Something Fishy in the Margins

Posted by: MFLC Team 10 years, 4 months ago

By Dirk Schoenaers

There is something fishy about the marginal decoration of Yale, Beinecke Rare Book and Manuscript Library, MS 229, folio 100v. According to Alison Stones' Survey of Gothic Manuscripts, this well-known codex with the Agravain, Queste del Saint Graal and Mort le roi Artu was illustrated in the diocese of Thérouanne, c. 1290 by at least two artists, a main hand and his (or her?) assistant (Stones 2013, 70).

yale 229 f 100v

In the upper margin of f. 100v., apparently for no obvious reason, one of the artists has painted a joust between two merman knights. Following the description of similar arms in the Psalter of Guy of Dampierre in Brussels, KBR, MS 10607 by C. Gaspar and F. Lyna in Les principaux manuscrits de la Bibliotheque Royale de Belgique, the Beinecke catalogue identifies the coat of arms on the shield of the left merman as 'Bergen'. However, given that the coat is d'or au lion rampant de gueules nothing appears to prohibit an identification as 'Holland'.   The heraldry of the merman on the right and elsewhere in the manuscript, d'or au lion rampant de sable, may betray a connection to  the Counts of Flanders. Hence the suggestion that the manuscript may have been commissioned at the behest of Guy of Dampierre (Count of Flanders, 1278-1305) and/or his son William of Termonde (born c. 1248 - died 1311) (cf. Stones 1976, 84-87).



- Yale, Beinecke Library, MS 229, f. 100v. -

The combination of these specific coats of arms  in this particular manuscript may suggest that the jousting mermen  allude to a territorial conflict between Flanders and Holland over the control of the region  'Zeeland-bewester-Schelde' (currently Central Zeeland). Although the dispute between the two counties had begun in 1248, it culminated in 1290, when Floris V (born 1254-died 1296),  at the time Count of Holland, was cowardly  entrapped by his father-in-law, Guy of Dampierre.  Notwithstanding that the former had been given safe conduct to attend a parlay at Biervliet, the Count of Flanders had ordered him captured. Floris V was only released in exchange for a handsome ransom and concessions regarding Zeeland-bewester-Schelde  (Heirbaut 2002, 127). At about the same time  Beinecke, MS 229 was manufactured in or near Flanders, probably for the count or his son.

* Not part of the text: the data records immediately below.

What follows belongs to an exercise in optimizing a design on an open flow for small area, a short achievable clock period and few clock cycles; a production flow would make more cautious choices. At most, simulation tests tie the RTL to the original design; equivalence was not proved. No functional check of the RTL was part of run 1. No activity file was given, so power comes from the tool's default toggle rates.

### flow/design.v
module sdr_frame_tx (
    input  wire       clk,
    input  wire       rst,
    input  wire       in_valid,
    output wire       in_ready,
    input  wire [7:0] in_data,
    output wire       out_valid,
    input  wire       out_ready,
    output wire [7:0] out_data,
    output wire       done
);
    localparam [79:0] EOS_PATTERN = 80'h454F5300FF454F5300FF;
    localparam [2:0]  T_NONE = 3'd0,    
                      T_TRAIN = 3'd1, T_START = 3'd2, T_DATA = 3'd3,
                      T_PARITY = 3'd4, T_END = 3'd5, T_DONE = 3'd6;
    function automatic [7:0] frame_const(input [5:0] c);
        case (c)
            6'd16: frame_const = 8'h1A; 6'd17: frame_const = 8'hCF;
            6'd18: frame_const = 8'hFC; 6'd19: frame_const = 8'h1D;
            6'd20: frame_const = 8'hFE; 6'd21: frame_const = 8'h3B;
            6'd22: frame_const = 8'h14; 6'd23: frame_const = 8'hBE;
            6'd24: frame_const = 8'hA8; 6'd25: frame_const = 8'h5B;
            6'd26: frame_const = 8'hCE; 6'd27: frame_const = 8'h56;
            6'd28: frame_const = 8'h60; 6'd29: frame_const = 8'hDA;
            6'd30: frame_const = 8'hE8; 6'd31: frame_const = 8'hC8;
            6'd32: frame_const = 8'h81; 6'd33: frame_const = 8'h26;
            6'd34: frame_const = 8'h9E; 6'd35: frame_const = 8'hE1;
            6'd36: frame_const = 8'hFC; 6'd37: frame_const = 8'h76;
            6'd38: frame_const = 8'h29; 6'd39: frame_const = 8'h7D;
            6'd40: frame_const = 8'h50; 6'd41: frame_const = 8'hB7;
            6'd42: frame_const = 8'h9C; 6'd43: frame_const = 8'hAC;
            6'd44: frame_const = 8'hC1; 6'd45: frame_const = 8'hB5;
            6'd46: frame_const = 8'hD1; 6'd47: frame_const = 8'h00;
            default: frame_const = 8'hAA;
        endcase
    endfunction
    function automatic [6:0] ham_enc(input [3:0] d);
        ham_enc = {d, d[3] ^ d[2] ^ d[0], d[3] ^ d[1] ^ d[0], d[2] ^ d[1] ^ d[0]};
    endfunction
    function automatic [31:0] crc_nib(input [31:0] r0, input [3:0] d);
        integer j;
        reg [31:0] r;
        begin
            r = r0 ^ {28'd0, d};
            for (j = 0; j < 4; j = j + 1)
                r = r[0] ? ((r >> 1) ^ 32'hEDB88320) : (r >> 1);
            crc_nib = r;
        end
    endfunction
    reg  [79:0] buf_q;     
    reg  [79:0] acc_q;     
    reg  [31:0] crc_q;
    reg  [5:0]  cur_q;     
    reg  [7:0]  od_q;
    reg         ov_q;
    reg  [2:0]  ft_q;      
    reg  [1:0]  rep_q;
    reg  [2:0]  slot_q;
    reg  [7:0]  gid_q;
    reg         eos_q;
    reg  [3:0]  fill_q;
    reg         rdy_q;     
    reg         done_q;
    assign out_valid = ov_q;
    assign out_data  = od_q;
    assign in_ready  = rdy_q;
    assign done      = done_q;
    wire is_d = (ft_q == T_DATA);
    wire is_p = (ft_q == T_PARITY);
    wire pay  = (cur_q >= 6'd23) && (cur_q <= 6'd42);
    wire hi   = cur_q[0];
    wire ld   = (ft_q != T_DONE) && !(ft_q == T_NONE && cur_q == 6'd20) && (!ov_q || out_ready);
    wire take = in_valid && rdy_q;
    wire [7:0] pb  = (is_d ? buf_q[79:72] : 8'h00) | (is_p ? acc_q[79:72] : 8'h00);
    wire [3:0] onib = hi ? pb[7:4] : pb[3:0];
    wire [3:0] cnib = hi ? pb[3:0] : pb[7:4];
    wire [31:0] crc_f = ~crc_q;
    reg [7:0] vb;
    always @* begin
        vb = 8'h00;
        if (pay)
            vb = {1'b0, ham_enc(onib)};
        else case (cur_q)
            6'd20: vb = {5'd0, ft_q};
            6'd21: vb = (is_d || is_p) ? gid_q : 8'h00;
            6'd22: vb = {5'd0, is_p, 1'b0, 1'b0} | (is_d ? {5'd0, slot_q} : 8'h00);
            6'd43: vb = crc_f[31:24];
            6'd44: vb = crc_f[23:16];
            6'd45: vb = crc_f[15:8];
            6'd46: vb = crc_f[7:0];
            default: vb = 8'h00;
        endcase
    end
    wire shift_out = ld && pay && !hi;    
    wire frame_end = ld && (cur_q == 6'd47);
    always @(posedge clk) begin
        if (take || (shift_out && is_d))
            buf_q <= {buf_q[71:0], in_data};
        if (shift_out)
            acc_q <= {acc_q[71:0], (slot_q != 3'd0 ? acc_q[79:72] : 8'h00) ^ buf_q[79:72]};
        if (ld && !(cur_q >= 6'd43 && cur_q <= 6'd46))
            crc_q <= pay ? crc_nib(crc_q, cnib) : 32'hFFFFFFFF;
        if (rst)
            od_q <= 8'hAA;
        else if (ld)
            od_q <= frame_const(cur_q) ^ vb;
    end
    always @(posedge clk) begin
        if (rst) begin
            cur_q  <= 6'd1;
            ov_q   <= 1'b1;
            ft_q   <= T_TRAIN;
            rep_q  <= 2'd0;
            slot_q <= 3'd0;
            gid_q  <= 8'd1;
            eos_q  <= 1'b0;
            fill_q <= 4'd0;
            rdy_q  <= 1'b1;
            done_q <= 1'b0;
        end else begin
            done_q <= (ft_q == T_DONE) && !ov_q;
            if (ld)
                ov_q <= 1'b1;
            else if (out_ready)
                ov_q <= 1'b0;
            if (ld)
                cur_q <= (cur_q == 6'd47) ? 6'd0 : cur_q + 6'd1;
            if (take) begin
                fill_q <= (fill_q == 4'd9) ? 4'd0 : fill_q + 4'd1;
                if (fill_q == 4'd9)
                    rdy_q <= 1'b0;
            end
            if (shift_out && is_d && cur_q == 6'd42)
                rdy_q <= 1'b1;
            if (ft_q == T_NONE && !rdy_q) begin
                if (buf_q == EOS_PATTERN) begin
                    eos_q <= 1'b1;
                    ft_q  <= (slot_q != 3'd0) ? T_PARITY : T_END;
                end else
                    ft_q  <= T_DATA;
            end
            if (frame_end) begin
                case (ft_q)
                    T_TRAIN: begin
                        rep_q <= rep_q + 2'd1;
                        if (rep_q == 2'd3) ft_q <= T_START;
                    end
                    T_START: begin
                        rep_q <= (rep_q == 2'd2) ? 2'd0 : rep_q + 2'd1;
                        if (rep_q == 2'd2) ft_q <= T_NONE;
                    end
                    T_DATA: begin
                        slot_q <= slot_q + 3'd1;
                        ft_q   <= (slot_q == 3'd3) ? T_PARITY : T_NONE;
                    end
                    T_PARITY: begin
                        slot_q <= 3'd0;
                        gid_q  <= (gid_q == 8'd255) ? 8'd1 : gid_q + 8'd1;
                        ft_q   <= eos_q ? T_END : T_NONE;
                    end
                    default: begin
                        rep_q <= rep_q + 2'd1;
                        if (rep_q == 2'd2) ft_q <= T_DONE;
                    end
                endcase
            end
        end
    end
endmodule
### flow/config.mk
export PLATFORM = sky130hd
export DESIGN_NAME = sdr_frame_tx
export DESIGN_NICKNAME = sdr_frame_tx
export VERILOG_FILES = /design/flow/design.v
export SDC_FILE = /design/flow/constraint.sdc
export NUM_CORES = 4
export LEC_CHECK = 0
export CAP_MARGIN = 20
export CORE_MARGIN = 2
export CORE_UTILIZATION = 40
export SLEW_MARGIN = 20
### flow/standard.sh
#!/bin/bash
# synth_recipe.tcl (not shown) runs the flow's synth.tcl, then flattens the netlist and writes it again
# the make line also repeats each setting of config.mk as NAME=value (left out here)
make -C /OpenROAD-flow-scripts/flow DESIGN_CONFIG=/design/flow/config.mk WORK_HOME=/design/flow/orfs CLKGATE_MAP_FILE= SYNTH_SCRIPT=/design/flow/synth_recipe.tcl "${@:-finish}"
### flow/flow/run.sh
#!/bin/bash
# Standard layout, with timing repair aimed well below the 15 ns clock period
# (the constraints are unchanged; only repair_timing's setup margin grows).
set -euo pipefail
cd "$(dirname "$0")/.."
export SETUP_SLACK_MARGIN=11
bash standard.sh > standard_make.log 2>&1
### flow/constraint.sdc
create_clock -name core_clock -period 15.0 [get_ports {clk}]
set_input_delay 3.0000 -clock core_clock [delete_from_list [all_inputs] [get_ports {clk}]]
set_output_delay 3.0000 -clock core_clock [all_outputs]
set_load 0.01 [all_outputs]
==> flow_summary.ini, run 1 <==
[status]
status = complete, no violations

[floorplanning]
rows = 58
initial_core_util_pct = 41.0
core_area_sq_um = 25300
ioPinCount = 23
fp.dieArea_sq_um = 27200
chipHeight_um = 165
die_w_um = 165

[setup_path]
cp.arrival_ns = 4.77
crit_buf_inv = 4
required_ns = 15.44
cp-start-kind = input port
setup.worst_path.class = in2reg
cp_slowest_cell = a211o_4
cp-end-kind = register
cp_max_fo = 5
critPathMaxStageDelay_ns = 0.32
crit_family = compound AO/OA/AOI/OAI gates
crit_top_cell = buf_6
crit_chain = buf_6, nand2b_4, o311ai_4, buf_12, nor3_4, a211o_4, buf_6, inv_6, ha_4, a21o_1, o22ai_1, a32o_2

[drt]
dr_total_vias = 6855
routed_via_density = 5.59
ant_nets = 0
drc = 0
wl_per_cell_um = 19.3
first_iter_violations = 561
wirelength_um = 23700
firstDrtPassIters = 6

[cells_and_area]
area_growth_pct = 27.6
drive_gt1_share_pct = 24.9
n_antenna_cell = 0
final_nets = 903
regArea_sq_um = 6710
instances_no_fill = 1226
nFillCells = 2141
multi_input_area_sq_um = 4150

[timing]
skew_ns = 0.0104
relSlewSlack_pct = 37.1
postLayoutSetupSlackWorst_ns = 10.66
rsz0062_at_grt = yes
hold_violations = 0
fin_crit_ns = 4.34
setup_viol = 0
tns_ns = 0
fmax_ghz = 0.231
slew_viol_final = 0
holdWs_ns = 0.414
period_share_pct = 28.9
tightest_slew_ns = 0.931

[clocking]
cts_root_buf = clkbuf_16
clock-sinks = 238
clock_latency_ns = 0.54
cts_tree = done
path_clk_slew_ns = 0.06
cts.path.max_buffers = 3
numCtsBuffers = 26
htreeDepth = 1
holdBufCountCts = 0

[pwr]
switching_share_pct = 21.8
p_seq_share_pct = 49.5
powerDensity_nw_per_um2 = 112
p_sw_w = 0.000324
peakVddDrop_uv = 92.2
p_comb_share_pct = 6.8
p_clk_share_pct = 43.7
power.leakage_nw = 4.30
internal-power_w = 0.00116

[grt]
grt_pass1_vias = 6563
grt_pass1_wl_um = 36000
grt_antenna_before_repair = 0
grt_usage_pct = 17.0
grt_max_degree = 41
grt_overflow = 0

[yosys]
synthTopCellsByArea = edfxtp_1 (56%), dfxtp_1 (8.9%), nand2_1 (2.8%), xnor2_1 (2.7%), ha_1 (1.8%)
synth_warnings = 1
synth.cell_area_sq_um = 10300
syn_nets = 812
synth_edf_count = 192
synthFlopType = edfxtp_1
synth_top_cell_by_area = edfxtp_1
yosysUniqueCellTypes = 88
syn_avg_cell_area_sq_um = 13.2
ys_ff_latch = 238
synth_seq_area_share_pct = 64.6
async_reset_ff_share_pct = 0
syn_inst = 785
synth_top_area_share_pct = 55.7

[placement]
place_ws_ns = 8.91
gp_congestion = 0.845
port_buffers = 22
dp.cells = 1105
place_hpwl_um = 13100

[hold_path]
min-delay-path-class = reg2reg

[run]
drv_cap = 0
==> cell type report <==
type                       instances  area share, %
timing repair buffer              80           7.09
clock buffer                      29           5.01
timing repair inverter             2         0.0853
inverter                          19          0.777
clock inverter                    19           1.67
multi-input combinational        509           31.5
tap                              330           3.13
sequential                       238           50.8
==> worst paths after layout <==
check             from         to  slack (ns)  cells past startpoint
max          out_ready   register       10.66                     12
min          acc_q[14]  acc_q[22]        0.41                      0
max reg2reg    ft_q[2]  crc_q[19]       11.11                      7
min reg2reg  acc_q[14]  acc_q[22]        0.41                      0
==> stage by stage <==
step / area (sq um) / util (%) / total power, W
3_5_place_dp: 10900 / 43.3 / 0.000806
2_1_floorplan: 10500 / - / 0.000789
3_3_place_gp: 10900 / 43.3 / 0.000805
6_report: 13200 / 52.3 / 0.00148
5_1_grt: 13200 / 52.3 / 0.00153
4_1_cts: 12800 / 50.6 / 0.00148
==> power groups by stage <==
stage                     Combinational, W  Clock (W)  Sequential, W
after floorplan                  0.0000445          0       0.000745
after global placement           0.0000562          0       0.000749
after detailed placement         0.0000565          0       0.000750
after CTS                        0.0000854   0.000660       0.000735
after global routing              0.000107   0.000687       0.000737
final                             0.000101   0.000648       0.000736
==> repair_timing <==
action,CTS,global route
pin swaps,35,23
gates resized for setup,156,34
endpoints found under the setup margin,236,206
setup buffers,37,8
cloned,15,13
==> synth_stat cells, types with 5 or more instances <==
library cell  number
nor4_1            10
nand4_1           11
buf_1              5
or3_1              5
mux2i_1           13
buf_6              5
a31oi_1            6
a21oi_1           28
edfxtp_1         192
nand3_1           23
ha_1              15
buf_2              7
o21ai_0           25
dfxtp_1           46
clkbuf_1          19
a22oi_1           12
nor2_1            40
o22ai_1           18
a211oi_1          14
nor2b_1            9
nand2_1           76
nor3_1            15
xnor2_1           32
xor2_1            20
nand4b_1           7
and3_1             6
inv_1             16
a21o_1             5
nand2b_1          10
==> layout by cell type, fill, tap and decap left out, types with 11 or more instances in the layout <==
cell type  Yosys  layout
buf_6          5      23
nand4_1       11      11
mux2i_1       13      12
nand2_8        0      18
a22oi_1       12      11
xnor2_1       32      31
buf_4          1      33
a21oi_1       28      26
nor3_1        15      11
inv_1         16      12
nand2_1       76      72
nand3_1       23      22
o21ai_0       25      20
o22ai_1       18      18
clkbuf_16      0      28
dfxtp_1       46      35
nor2_1        40      38
xor2_1        20      20
edfxtp_1     192     192
==> cells by family after synthesis <==
logic type / synth area share, %
flip-flops: 64.6
XOR/XNOR: 6.39
multiplexers: 1.86
AO/OA/AOI/OAI: 10.8
buffers and inverters: 2.56
adder cells (fa/ha/maj): 1.81
AND/OR/NAND/NOR: 11.9
==> flip-flops by register name, indices dropped and copies added (netlist names), 3 cells and up, named ones only <==
| register | cells |
|---|---|
| fill_q | 4 |
| cur_q | 6 |
| buf_q | 80 |
| acc_q | 80 |
| slot_q | 3 |
| ft_q | 3 |
| od_q | 8 |
| crc_q | 32 |
| gid_q | 8 |
==> layer usage <==
metal	GRT usage, %	part of all wire (%)	up-vias
met3	3.01	5.3	42
met5	0	0	-
met1	23.6	45	3402
met4	4.82	2.3	0
met2	27.6	47	198
li1	-	-	3213
==> run 2: changes to the inputs <==
--- a/flow/design.v
+++ b/flow/design.v
@@ -59,18 +59,18 @@
     reg  [7:0]  gid_q;
     reg         eos_q;
     reg  [3:0]  fill_q;
-    reg         rdy_q;     
+    reg         full_q;
     reg         done_q;
     assign out_valid = ov_q;
     assign out_data  = od_q;
-    assign in_ready  = rdy_q;
+    assign in_ready  = ~full_q;
     assign done      = done_q;
     wire is_d = (ft_q == T_DATA);
     wire is_p = (ft_q == T_PARITY);
     wire pay  = (cur_q >= 6'd23) && (cur_q <= 6'd42);
     wire hi   = cur_q[0];
     wire ld   = (ft_q != T_DONE) && !(ft_q == T_NONE && cur_q == 6'd20) && (!ov_q || out_ready);
-    wire take = in_valid && rdy_q;
+    wire take = in_valid && !full_q;
     wire [7:0] pb  = (is_d ? buf_q[79:72] : 8'h00) | (is_p ? acc_q[79:72] : 8'h00);
     wire [3:0] onib = hi ? pb[7:4] : pb[3:0];
     wire [3:0] cnib = hi ? pb[3:0] : pb[7:4];
@@ -115,7 +115,7 @@
             gid_q  <= 8'd1;
             eos_q  <= 1'b0;
             fill_q <= 4'd0;
-            rdy_q  <= 1'b1;
+            full_q <= 1'b0;
             done_q <= 1'b0;
         end else begin
             done_q <= (ft_q == T_DONE) && !ov_q;
@@ -128,11 +128,11 @@
             if (take) begin
                 fill_q <= (fill_q == 4'd9) ? 4'd0 : fill_q + 4'd1;
                 if (fill_q == 4'd9)
-                    rdy_q <= 1'b0;
+                    full_q <= 1'b1;
             end
             if (shift_out && is_d && cur_q == 6'd42)
-                rdy_q <= 1'b1;
-            if (ft_q == T_NONE && !rdy_q) begin
+                full_q <= 1'b0;
+            if (ft_q == T_NONE && full_q) begin
                 if (buf_q == EOS_PATTERN) begin
                     eos_q <= 1'b1;
                     ft_q  <= (slot_q != 3'd0) ? T_PARITY : T_END;
==> flow/run.sh (new file) <==
#!/bin/bash
# synth_recipe.tcl (not shown) runs the flow's synth.tcl, then flattens the netlist and writes it again
# the make line also repeats each setting of config.mk as NAME=value (left out here)
make -C /OpenROAD-flow-scripts/flow DESIGN_CONFIG=/design/flow/config.mk WORK_HOME=/design/flow/orfs CLKGATE_MAP_FILE= SYNTH_SCRIPT=/design/flow/synth_recipe.tcl finish
--- a/flow/config.mk
+++ b/flow/config.mk
@@ -8,4 +8,5 @@
 export CAP_MARGIN = 20
 export CORE_MARGIN = 2
 export CORE_UTILIZATION = 40
+export SETUP_SLACK_MARGIN = 0.5
 export SLEW_MARGIN = 20
removed: flow/flow/run.sh
removed: flow/standard.sh
==> run 2 against run 1 <==
Net effect:
- non-clock buffer count decreased by 52
- worst hold slack improved by 0.0031 ns
- first-iteration DRC count decreased by 1.4%
- via count decreased by 9.2%
- utilization decreased by 5.8 points
- power decreased by 4.6%
- critical path depth decreased by 6
- die area decreased by 0.56%
- count of clock-buffer cells in the layout unchanged
- combinational power decreased by 48%
- cell count decreased by 6.4%
- highest routed layer unchanged
==> flow_summary.ini, run 2 <==
[floorplanning]
fp.dieArea_sq_um = 27000
ioPinCount = 23
core_area_sq_um = 25200
initial_core_util_pct = 40.8
die_w_um = 164
chipHeight_um = 164
rows = 58

[setup_path]
cp_max_fo = 82
cp.arrival_ns = 6.12
setup.worst_path.class = in2reg
required_ns = 15.15
cp-start-kind = input port
cp-end-kind = register

[yosys]
synth_warnings = 1
yosysUniqueCellTypes = 84
synth.most_common_cell = edfxtp_1
synth_top_cell_by_area = edfxtp_1
synth_compound_area_share_pct = 10.7
synth_edf_count = 192
syn_inst = 776
synthFlopType = edfxtp_1
synthTopCellsByCount = edfxtp_1 (192), nand2_1 (70), dfxtp_1 (46)
syn_nets = 803
synth_top_family_by_area = simple AND/OR/NAND/NOR gates
synth_xor_area_share_pct = 6.63
synthMuxAreaShare_pct = 1.44
yosys.area_share.simple_pct = 12.2
synthTopCellsByArea = edfxtp_1 (56%), dfxtp_1 (9.0%), xnor2_1 (2.7%), nand2_1 (2.6%), ha_1 (1.8%)
syn_avg_cell_area_sq_um = 13.3
yosys.area_share.adder_pct = 1.82
synth_seq_area_share_pct = 65.0
ys_ff_latch = 238
async_reset_ff_share_pct = 0
synth_top_area_share_pct = 56.1
synth.cell_area_sq_um = 10300

[drt]
wirelength_um = 20100
first_iter_violations = 553
dr_total_vias = 6224
wl_per_cell_um = 17.5
drc = 0
ant_nets = 0
routed_via_density = 5.42
firstDrtPassIters = 5

[cells_and_area]
drive_gt1_share_pct = 9.66
layout_commonest_cell = edfxtp_1
n_antenna_cell = 0
final_cell_mix = edfxtp_1 (192), nand2_1 (70), dfxtp_1 (46)
nFillCells = 2248
finalCoreUtilization_pct = 46.5
reg_top3 = acc_q (80), buf_q (80), crc_q (32)
area_growth_pct = 13.8
final_nets = 825

[timing]
relSlewSlack_pct = 32.8
holdWs_ns = 0.417
slew_viol_final = 0
tightest_slew_ns = 1.01
rsz0062_at_grt = no
postLayoutSetupSlackWorst_ns = 9.03
period_share_pct = 39.8
hold_violations = 0
fmax_ghz = 0.167
skew_ns = 0.00619
tns_ns = 0
setup_viol = 0
fin_crit_ns = 5.97

[clocking]
cts_tree = done
holdBufCountCts = 0
clock-sinks = 238
htreeDepth = 1
cts.path.max_buffers = 3
cts_root_buf = clkbuf_16
clock_latency_ns = 0.52
numCtsBuffers = 26
ctsResizeCount = 0
path_clk_slew_ns = 0.06
post_cts_buffers = 0

[grt]
grt_max_degree = 83
grt_pass1_vias = 6011
grt_usage_pct = 15.3
met1_usage_pct = 22.8
grt_use_met2_pct = 23.1
grt_pass1_wl_um = 32700
grt_overflow = 0
gr-usage-met3_pct = 2.60
grt_antenna_before_repair = 0
busiest_layer = met2

[hold_path]
min-delay-path-class = reg2reg

[pwr]
peakVddDrop_uv = 99.2
powerDensity_nw_per_um2 = 121
power.leakage_nw = 3.73

[status]
status = complete, no violations

[placement]
gp_congestion = 0.867
port_buffers = 22
place_hpwl_um = 13200
place_ws_ns = 8.40

[run]
drv_cap = 0
run 2: changes by cell type after synthesis, sizes merged, moves of 4 or more:
cell,change
nand4,+5
xor2,+4
a211oi,-10
o21ai,+5
o22a,+4
nand2,-5
buf,-4
run 2: cell type report:
| type | instances | area (sq um) | share of cell area (%) |
|---|---|---|---|
| flip-flops and latches | 238 | 6690 | 57.1 |
| multi-input cells | 484 | 3410 | 29.2 |
| clock buffers | 29 | 683 | 5.84 |
| well taps | 330 | 413 | 3.53 |
| repair buffers | 28 | 265 | 2.27 |
| clock inverters | 19 | 169 | 1.44 |
| inverters | 20 | 75.1 | 0.641 |
run 2: cell families after synthesis:
kind of cell | after synthesis
multiplexers | 14
adder cells (fa/ha/maj) | 15
AO/OA/AOI/OAI | 157
XOR/XNOR | 64
AND/OR/NAND/NOR | 234
flip-flops | 238
buffers and inverters | 54
run 2: routing by layer:
layer / vias to the layer above / wire [um]
li1: 3006 / -
met1: 3022 / 9480
met2: 160 / 9090
met3: 36 / 1050
met4: 0 / 447
met5: - / 0
run 2: metrics by stage:
stage	power (W)	instance area [sq um]	instances
finish	0.00142	11700	1148
global route	0.00147	11700	1148
CTS	0.00143	11700	1148
detailed placement	0.000805	10900	1100
global placement	0.000804	10900	1100
floorplan	0.000786	10300	776
run 2: final timing paths:
kind | start | to | slack [ns] | depth (start not counted)
max | out_ready | buf_q[72] | 9.03 | 6
min | acc_q[39] | acc_q[47] | 0.42 | 0
max reg2reg | cur_q[0] | buf_q[72] | 10.36 | 7
min reg2reg | acc_q[39] | acc_q[47] | 0.42 | 0
run 2: worst max-delay path, stage by stage:
cell	delay (ns)
clkdlybuf4s50_1	0.45
nor2b_1	0.13
a211o_1	0.60
nor3_2	0.26
buf_4	0.75
a21o_4	0.84
run 2: power by group:
group          leakage (nW)  switching (W)   total, W  internal, W
Clock                 0.414       0.000248   0.000626     0.000378
Combinational          1.22      0.0000332  0.0000529    0.0000197
Sequential             2.09      0.0000113   0.000738     0.000727
Total                  3.73       0.000293    0.00142      0.00112
Testbench counts of run 2, summed over its fixed seeds: cycles 32,640.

Given the object of the aforementioned conflict, it seems significant that the opponents have been depicted as hybrid creatures of the sea. Indeed, this particular choice results in a specifically Dutch-language visual pun (Zeeland / Sea-land) in an otherwise French-language text, since, quite obviously, the French toponym 'La Zélande'  does not work in this way. In this view, this fishy image may provide additional evidence of a Dutch-speaking or bilingual artist illuminating a French text and/or - as has also been argued for the Renart-image on f. 133v, representing an episode which is only found in the Dutch masterpiece by 'William who composed the Madoc' - of at least some degree of multilingualism on the part of the manuscript's presumed intended audience: the Flemish comital family.